Partitioning of coal contaminants in the components of liquid tin anode solid oxide fuel cells

Direct carbon fuel cells (DCFCs) electrochemically convert fossil fuels to electricity, resulting in higher efficiency and less pollution than traditional direct combustion technologies. This work focuses on direct use of coal in a liquid tin anode solid oxide fuel cell (LTA SOFC) where a layer of molten tin functions as the anode. In such a direct solid fueling scheme, a major technical concern is the ultimate disposition of trace materials naturally present in the coal. Trace contaminants introduced with the coal must be located in the functional portions of the LTA SOFC to ensure that any deleterious reactions are known and ultimately mitigated. This research effort determines the thermochemical contaminant partitioning between the tin anode, slag, or electrolyte material and examines the critical interfaces within the system. Contaminant partitioning was examined by TEM, SEM/EDS, and ICP–OES/MS. Sulfur is known to poison yttria-stabalized zirconia (YSZ) and appears to form a tin sulfide phase that is dispersed in the liquid tin during operation. Results show that tin oxide formed on and near the YSZ electrolyte, and could potentially degrade charge transfer.
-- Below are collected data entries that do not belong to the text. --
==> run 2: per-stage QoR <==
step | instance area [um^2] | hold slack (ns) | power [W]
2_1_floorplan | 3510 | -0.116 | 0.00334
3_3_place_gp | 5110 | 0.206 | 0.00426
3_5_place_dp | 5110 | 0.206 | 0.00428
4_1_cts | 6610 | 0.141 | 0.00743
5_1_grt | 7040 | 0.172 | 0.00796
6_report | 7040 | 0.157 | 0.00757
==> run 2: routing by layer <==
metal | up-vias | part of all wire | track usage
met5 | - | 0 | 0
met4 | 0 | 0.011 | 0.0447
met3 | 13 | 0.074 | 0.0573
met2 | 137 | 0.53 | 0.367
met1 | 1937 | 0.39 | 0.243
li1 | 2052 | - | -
`config.mk`:
```
export PLATFORM = sky130hd
export DESIGN_NAME = dast_scan
export DESIGN_NICKNAME = d
export VERILOG_FILES = /design/src/design/dast_pkg.sv /design/src/design/dast_scan.sv
export SDC_FILE = /design/constraint.sdc
export NUM_CORES = 1
export LEC_CHECK = 0
export ABC_AREA = 1
export ABC_CLOCK_PERIOD_IN_PS = 7840
export BUFFER_PORTS_ARGS = -buffer_cell sky130_fd_sc_hd__buf_2
export CAP_MARGIN = 20
export CORE_UTILIZATION = 50
export DETAILED_ROUTE_END_ITERATION = 16
export PLACE_DENSITY_LB_ADDON = 0.3
export SLEW_MARGIN = 20
export SYNTH_ARGS = -nofsm -noshare
export SYNTH_HDL_FRONTEND = slang
export SYNTH_SLANG_ARGS = --single-unit
```
`constraint.sdc`:
```
create_clock -name clk_i -period 7.84 [get_ports clk_i]
set_input_delay 0 -clock clk_i [delete_from_list [all_inputs] [get_ports clk_i]]
set_output_delay 0 -clock clk_i [all_outputs]
set_load 0.01 [all_outputs]
```
`src/design/dast_pkg.sv`:
```
`default_nettype none

package dast_pkg;

  localparam int ID_W         = 48;
  localparam int TAG_W        = 16;
  localparam int ENTRY_W      = TAG_W + ID_W;
  localparam int SLOT_W       = 8;
  localparam int REMOVED_W    = 9;
  localparam int SLOT_COUNT_D = 256;

  localparam logic [TAG_W-1:0] GEN_RESET = 16'd1;

  localparam logic [1:0] CMD_LOOKUP = 2'd0;
  localparam logic [1:0] CMD_SWEEP  = 2'd1;
  localparam logic [1:0] CMD_READ   = 2'd2;

  typedef enum logic [2:0] {
    ST_MATCHED  = 3'd0,
    ST_ASSIGNED = 3'd1,
    ST_FULL     = 3'd2,
    ST_EMPTY    = 3'd3,
    ST_SWEPT    = 3'd4
  } status_e;

  typedef struct packed {
    logic [1:0]  command;
    logic [15:0] vendor_id;
    logic [15:0] product_id;
    logic [7:0]  bus_number;
    logic [7:0]  port_address;
    logic [7:0]  slot_index;
  } in_word_t;

  typedef struct packed {
    status_e     status;
    logic [7:0]  slot;
    logic [15:0] out_vendor;
    logic [15:0] out_product;
    logic [7:0]  out_bus;
    logic [7:0]  out_port;
    logic [8:0]  removed_count;
  } out_word_t;

  // Control broadcast from the scan unit to every cell of the ring.
  typedef struct packed {
    logic shift;
    logic load;
  } ring_ctl_t;

endpackage

`default_nettype wire

```
`src/design/dast_scan.sv`:
```
`default_nettype none

module dast_scan #(
  parameter int SLOT_COUNT = dast_pkg::SLOT_COUNT_D,
  parameter int SW         = $clog2(SLOT_COUNT)
) (
  input  wire logic                          clk_i,
  input  wire logic                          rst_ni,
  input  wire logic                          in_valid_i,
  output logic                               in_stall_o,
  input  wire dast_pkg::in_word_t            in_word_i,
  output logic                               out_valid_o,
  input  wire logic                          out_stall_i,
  output dast_pkg::out_word_t                out_word_o,
  input  wire logic [dast_pkg::ENTRY_W-1:0]  head_i,
  output dast_pkg::ring_ctl_t                ring_o,
  output logic      [dast_pkg::ENTRY_W-1:0]  tail_o,
  output logic      [SW-1:0]                 load_idx_o,
  output logic      [dast_pkg::ENTRY_W-1:0]  load_data_o
);

  localparam int CW   = $clog2(SLOT_COUNT + 1);
  localparam int CMPW = (SW > dast_pkg::SLOT_W) ? SW : dast_pkg::SLOT_W;
  localparam int RW   = (CW > dast_pkg::REMOVED_W) ? CW : dast_pkg::REMOVED_W;

  localparam logic [1:0] S_IDLE = 2'd0;
  localparam logic [1:0] S_SCAN = 2'd1;
  localparam logic [1:0] S_DONE = 2'd2;

  logic [1:0]                    state_q, state_d;
  logic [1:0]                    cmd_q;
  logic [dast_pkg::ID_W-1:0]     ident_q;
  logic [dast_pkg::SLOT_W-1:0]   idx_q;
  logic [SW-1:0]                 cnt_q;
  logic                          matched_q;
  logic [SW-1:0]                 match_slot_q;
  logic                          have_free_q;
  logic [SW-1:0]                 free_slot_q;
  logic [CW-1:0]                 removed_q;
  logic [dast_pkg::ID_W-1:0]     rd_id_q;
  logic [dast_pkg::TAG_W-1:0]    gen_q;
  logic                          out_valid_q;
  dast_pkg::out_word_t           out_word_q;
  dast_pkg::out_word_t           res;

  logic                          in_fire;
  logic                          done_fire;
  logic [dast_pkg::ID_W-1:0]     in_ident;
  logic [dast_pkg::ID_W-1:0]     head_id;
  logic [dast_pkg::TAG_W-1:0]    head_tag;
  logic                          head_empty;
  logic                          head_hit;
  logic                          head_stale;
  logic                          head_read;
  logic                          do_assign;
  logic [CMPW-1:0]               slot_wide;
  logic [RW-1:0]                 removed_wide;

  assign in_stall_o = (state_q != S_IDLE);
  assign in_fire    = in_valid_i && !in_stall_o;
  assign done_fire  = (state_q == S_DONE) && (!out_valid_q || !out_stall_i);
  assign in_ident   = {in_word_i.vendor_id, in_word_i.product_id,
                       in_word_i.bus_number, in_word_i.port_address};

  assign head_id    = head_i[dast_pkg::ID_W-1:0];
  assign head_tag   = head_i[dast_pkg::ENTRY_W-1:dast_pkg::ID_W];
  assign head_empty = (head_id == '0);
  assign head_hit   = (cmd_q == dast_pkg::CMD_LOOKUP) && !head_empty &&
                      (head_id == ident_q) && !matched_q;
  assign head_stale = (cmd_q == dast_pkg::CMD_SWEEP) && !head_empty && (head_tag != gen_q);
  assign head_read  = (cmd_q == dast_pkg::CMD_READ) && (CMPW'(cnt_q) == CMPW'(idx_q));

  assign do_assign  = (cmd_q == dast_pkg::CMD_LOOKUP) && (ident_q != '0) &&
                      !matched_q && have_free_q;

  // Ring control: rotate while scanning, write the new entry in place at the end.
  always_comb begin
    ring_o.shift = (state_q == S_SCAN);
    ring_o.load  = done_fire && do_assign;
    load_idx_o   = free_slot_q;
    load_data_o  = {gen_q, ident_q};
    tail_o       = head_i;
    if (head_hit) begin
      tail_o = {gen_q, head_id};
    end else if (head_stale) begin
      tail_o = '0;
    end
  end

  always_comb begin
    state_d = state_q;
    unique case (state_q)
      S_IDLE: begin
        if (in_fire) begin
          if (in_word_i.command == dast_pkg::CMD_LOOKUP && in_ident == '0) begin
            state_d = S_DONE;
          end else if (in_word_i.command == dast_pkg::CMD_LOOKUP ||
                       in_word_i.command == dast_pkg::CMD_SWEEP ||
                       in_word_i.command == dast_pkg::CMD_READ) begin
            state_d = S_SCAN;
          end
        end
      end
      S_SCAN: begin
        if (cnt_q == SW'(SLOT_COUNT - 1)) begin
          state_d = S_DONE;
        end
      end
      S_DONE: begin
        if (done_fire) begin
          state_d = S_IDLE;
        end
      end
      default: state_d = S_IDLE;
    endcase
  end

  always_ff @(posedge clk_i or negedge rst_ni) begin
    if (!rst_ni) begin
      state_q     <= S_IDLE;
      gen_q       <= dast_pkg::GEN_RESET;
      out_valid_q <= 1'b0;
    end else begin
      state_q <= state_d;
      if (done_fire && cmd_q == dast_pkg::CMD_SWEEP) begin
        gen_q <= gen_q + 1'b1;
      end
      if (done_fire) begin
        out_valid_q <= 1'b1;
      end else if (out_valid_q && !out_stall_i) begin
        out_valid_q <= 1'b0;
      end
    end
  end

  always_ff @(posedge clk_i) begin
    if (in_fire) begin
      cmd_q       <= in_word_i.command;
      ident_q     <= in_ident;
      idx_q       <= in_word_i.slot_index;
      cnt_q       <= '0;
      matched_q   <= 1'b0;
      have_free_q <= 1'b0;
      removed_q   <= '0;
      rd_id_q     <= '0;
    end else if (state_q == S_SCAN) begin
      cnt_q <= cnt_q + 1'b1;
      if (cmd_q == dast_pkg::CMD_LOOKUP && head_empty && !have_free_q) begin
        have_free_q <= 1'b1;
        free_slot_q <= cnt_q;
      end
      if (head_hit) begin
        matched_q    <= 1'b1;
        match_slot_q <= cnt_q;
      end
      if (head_stale) begin
        removed_q <= removed_q + 1'b1;
      end
      if (head_read) begin
        rd_id_q <= head_id;
      end
    end
    if (done_fire) begin
      out_word_q <= res;
    end
  end

  always_comb begin
    res          = '0;
    slot_wide    = '0;
    removed_wide = RW'(removed_q);
    case (cmd_q)
      dast_pkg::CMD_LOOKUP: begin
        if (ident_q == '0) begin
          res.status = dast_pkg::ST_EMPTY;
        end else if (matched_q) begin
          res.status = dast_pkg::ST_MATCHED;
          slot_wide  = CMPW'(match_slot_q);
        end else if (have_free_q) begin
          res.status = dast_pkg::ST_ASSIGNED;
          slot_wide  = CMPW'(free_slot_q);
        end else begin
          res.status = dast_pkg::ST_FULL;
        end
        res.slot = slot_wide[dast_pkg::SLOT_W-1:0];
      end
      dast_pkg::CMD_SWEEP: begin
        res.status        = dast_pkg::ST_SWEPT;
        res.removed_count = removed_wide[dast_pkg::REMOVED_W-1:0];
      end
      dast_pkg::CMD_READ: begin
        res.status      = (rd_id_q != '0) ? dast_pkg::ST_MATCHED : dast_pkg::ST_EMPTY;
        res.slot        = idx_q;
        res.out_vendor  = rd_id_q[47:32];
        res.out_product = rd_id_q[31:16];
        res.out_bus     = rd_id_q[15:8];
        res.out_port    = rd_id_q[7:0];
      end
      default: res = '0;
    endcase
  end

  assign out_valid_o = out_valid_q;
  assign out_word_o  = out_word_q;

  a_result_from_done: assert property (@(posedge clk_i) disable iff (!rst_ni)
    $rose(out_valid_q) |-> $past(state_q == S_DONE))
    else $error("result raised outside the finish step");

  a_ring_excl: assert property (@(posedge clk_i) disable iff (!rst_ni)
    !(ring_o.shift && ring_o.load))
    else $error("ring shift and slot write at once");

  a_gen_only_sweep: assert property (@(posedge clk_i) disable iff (!rst_ni)
    (gen_q != $past(gen_q)) |-> $past(state_q == S_DONE && cmd_q == dast_pkg::CMD_SWEEP))
    else $error("generation moved without a sweep");

  a_removed_bound: assert property (@(posedge clk_i) disable iff (!rst_ni)
    (state_q == S_DONE) |-> (RW'(removed_q) <= RW'(SLOT_COUNT)))
    else $error("sweep count exceeds slot count");

endmodule

`default_nettype wire

```
==> reports/metrics.csv <==
metric,value,unit
clock_sinks,228,
cpPeakStageDelay,0.61,ns
htree_levels,1,
endpoint_kind,output port,
drv_cap,0,
synth_most_common_cell,nor2_1,
gp_routability_congestion,0.9723,
worstHoldPathType,input pin to register,
boundaryPins,334,
post-cts-setup-buffers,0,
grt_setup_unrepaired,no,
ir_drop,0.1819,mV
cp_top_family,buffers and inverters,
ys_ff_latch,228,
slew_headroom,36.43,%
status,"complete, no violations",
syn_area,0.01099,mm^2
yosys-top-cells-count,"nor2_1, nand2_1, inv_1",
gr-total-overflow,0,
cts_root_buf,clkbuf_16,
clk_pin_slew,0.07,ns
worst_setup_path_start_kind,register,
wirelength,37910,um
cts_hold_buf,111,
finClkSkew,0.02175,ns
synth.area.top_cells,"edfxtp_1, dfxtp_1, nor2_1, nand2_1, inv_1",
dpl.hpwl,26810,um
numCtsBuffers,23,
synth_top_cell_by_area,edfxtp_1,
core-area,0.02129,mm^2
drive_gt1_share,23.09,%
synth_cell_types,38,
cp.arrival,2.82,ns
ys_async_sr_fraction,8.333,%
initial_core_util,51.62,%
tns,0,ns
seqCellArea,0.006082,mm^2
die_x,150.2,um
syn_nets,1447,
max_freq,0.3543,GHz
grt_pass1_wl,56290,um
worstMarginPinSlew,0.9536,ns
post_synth.cell_area_avg,8.337,um^2
multiInputGateArea,0.003975,mm^2
pre_cts_slack,5.175,ns
grt_max_degree,70,
hold_viol,0,
p_per_area,249.2,mW/mm^2
num_vias,10886,
worstPathMaxFanout,57,
grt_pass1_vias,10350,
wl_per_cell,18.47,um
final-max-slew-violation-count,0,
synth_ff_type,edfxtp_1,
critical_path_class,register to output port,
period_minus_slack,2.822,ns
postRouteAntennaNets,0,
cts_resized,0,
dieArea,0.02257,mm^2
port_buffers,333,
via_per_inst,5.305,
antenna_found_initial,1,
firstDrtPassIters,5,
synth-edff-count,142,
synth-seq-area-share,55.35,%
cts_tree,built,
cts_max_path_buffers,3,
crit_buf_inv,4,
drc,0,
placement_rows,53,
area_growth,34.05,%
clock_latency,0.52,ns
fp.dieH,150.2,um
synth_top_area_share,38.81,%
power_leakage,6.663,nW
fillers,1684,
drt_iter0_drc,918,
crit_chain,inv_1 > nand2_1 > a21oi_1 > nand2_1 > nor2_1 > nand2_1 > inv_1 > nor2_4 > buf_4 > nor2_1 > buf_2,
synth_warnings,0,
worst_slack,5.018,ns
postSynthCellCount,1318,
cp.required,7.84,ns
cp_slowest_cell,dfstp_2,
setup_violations,0,
min_period_over_period,36.00,%
cp_common_cell,nand2_1,
final_nets,1889,
grt_usage,33.40,%
==> final cells by class <==
cell class                      instances  share of cell area, %
Clock inverter                         14                 0.5352
Antenna cell                            1                0.01699
Multi-Input combinational cell        850                  26.99
Inverter                              206                  5.250
Timing Repair Buffer                  451                  19.22
Sequential cell                       228                  41.29
Clock buffer                           27                  4.366
Tap cell                              275                  2.336
==> report_power, final <==
| part | internal, mW | total (mW) | switching (mW) |
|---|---|---|---|
| sequential | 1.48 | 1.63 | 0.147 |
| combinational | 0.335 | 0.982 | 0.647 |
| clock | 0.589 | 1.06 | 0.472 |
| total | 2.41 | 3.67 | 1.27 |
==> worst register-to-register path, cell delays in order, from the launching register on <==
cell	delay (ns)
dfrtp_1	0.40
inv_1	0.09
nand2_2	0.12
inv_2	0.30
nand2_2	0.09
nor4_2	0.30
nand2_1	0.08
buf_4	0.27
inv_2	0.73
nor2_1	0.16
nor2_1	0.18
==> state kept, by name (all words and copies together), names as in the netlist <==
| name | flops |
|---|---|
| load_idx_o | 8 |
| out_word_o | 68 |
| state_q | 2 |
| have_free_q | 1 |
| cmd_q | 2 |
| rd_id_q | 48 |
| ident_q | 48 |
| cnt_q | 8 |
| matched_q | 1 |
| gen_q | 16 |
| removed_q | 9 |
| idx_q | 8 |
| match_slot_q | 8 |
| out_valid_o | 1 |
==> path summary, 6_finish.rpt <==
path,from,end,slack [ns],depth (start not counted)
max in group asynchronous,rst_ni,gen_q[7],5.94,4
min in group asynchronous,rst_ni,gen_q[0],0.59,3
hold reg to reg,removed_q[8],removed_q[8],0.47,2
hold / removal,in_word_i[25],ident_q[17],0.21,2
setup / recovery,gen_q[0],tail_o[27],5.02,11
setup reg to reg,state_q[1],rd_id_q[10],5.06,10
==> layout by cell type, fill, tap and decap left out, types with 13 or more instances in the layout <==
| cell | count |
|---|---|
| buf_2 | 333 |
| nor2_1 | 304 |
| nand2_1 | 228 |
| inv_1 | 200 |
| edfxtp_1 | 142 |
| dlygate4sd3_1 | 111 |
| dfxtp_1 | 67 |
| nand3_1 | 63 |
| o21ai_0 | 42 |
| o21ai_1 | 36 |
| xor2_1 | 31 |
| nand4_1 | 28 |
| nor4_1 | 26 |
| clkbuf_16 | 25 |
| a21oi_1 | 18 |
| dfrtp_1 | 18 |
| xnor2_1 | 13 |
==> through the flow <==
stage	total power [mW]	instance area (um^2)	cells	hold WS, ns	util [%]
2_1_floorplan	2.152	10990	1318	-0.2956	-
3_3_place_gp	2.539	12890	1899	-0.03117	60.55
3_5_place_dp	2.556	12890	1899	-0.03399	60.55
4_1_cts	3.650	14720	2051	0.1924	69.16
5_1_grt	3.827	14730	2052	0.2153	69.19
6_report	3.671	14730	2052	0.2072	69.19
==> cell families after synthesis <==
kind of cell	count (synthesis)	synth area share, %
flops	228	55.35
fa+ha+maj	3	0.3416
buf+inv	240	8.699
xor+xnor	44	3.507
simple gates	697	26.96
compound gates	106	5.136
==> layer usage <==
metal / vias to the layer above / global-route usage, % / wire length (um)
met5: - / 0 / 0
met4: 0 / 20.20 / 2323
met3: 150 / 5.121 / 3257
met2: 593 / 57.18 / 18380
met1: 5022 / 39.65 / 13940
li1: 5121 / - / -
No activity file was read; power rests on OpenSTA's default activity.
The slag was found to consist of the expected metal oxides, however, tin and tin oxide were intermixed with the slag component, indicating a probable need for a tin recovery process that will potentially increase the complexity of an LTA SOFC system.

► Exploration of the feasibility of a liquid tin anode SOFC system.
► Determine coal contaminant partitioning between the tin anode, electrolyte, or slag.
► Sulfur forms a stable tin sulfide phase that remains in the tin anode.
► Tin oxide formed on the YSZ electrolyte.
► The slag component was found to include tin and tin oxide.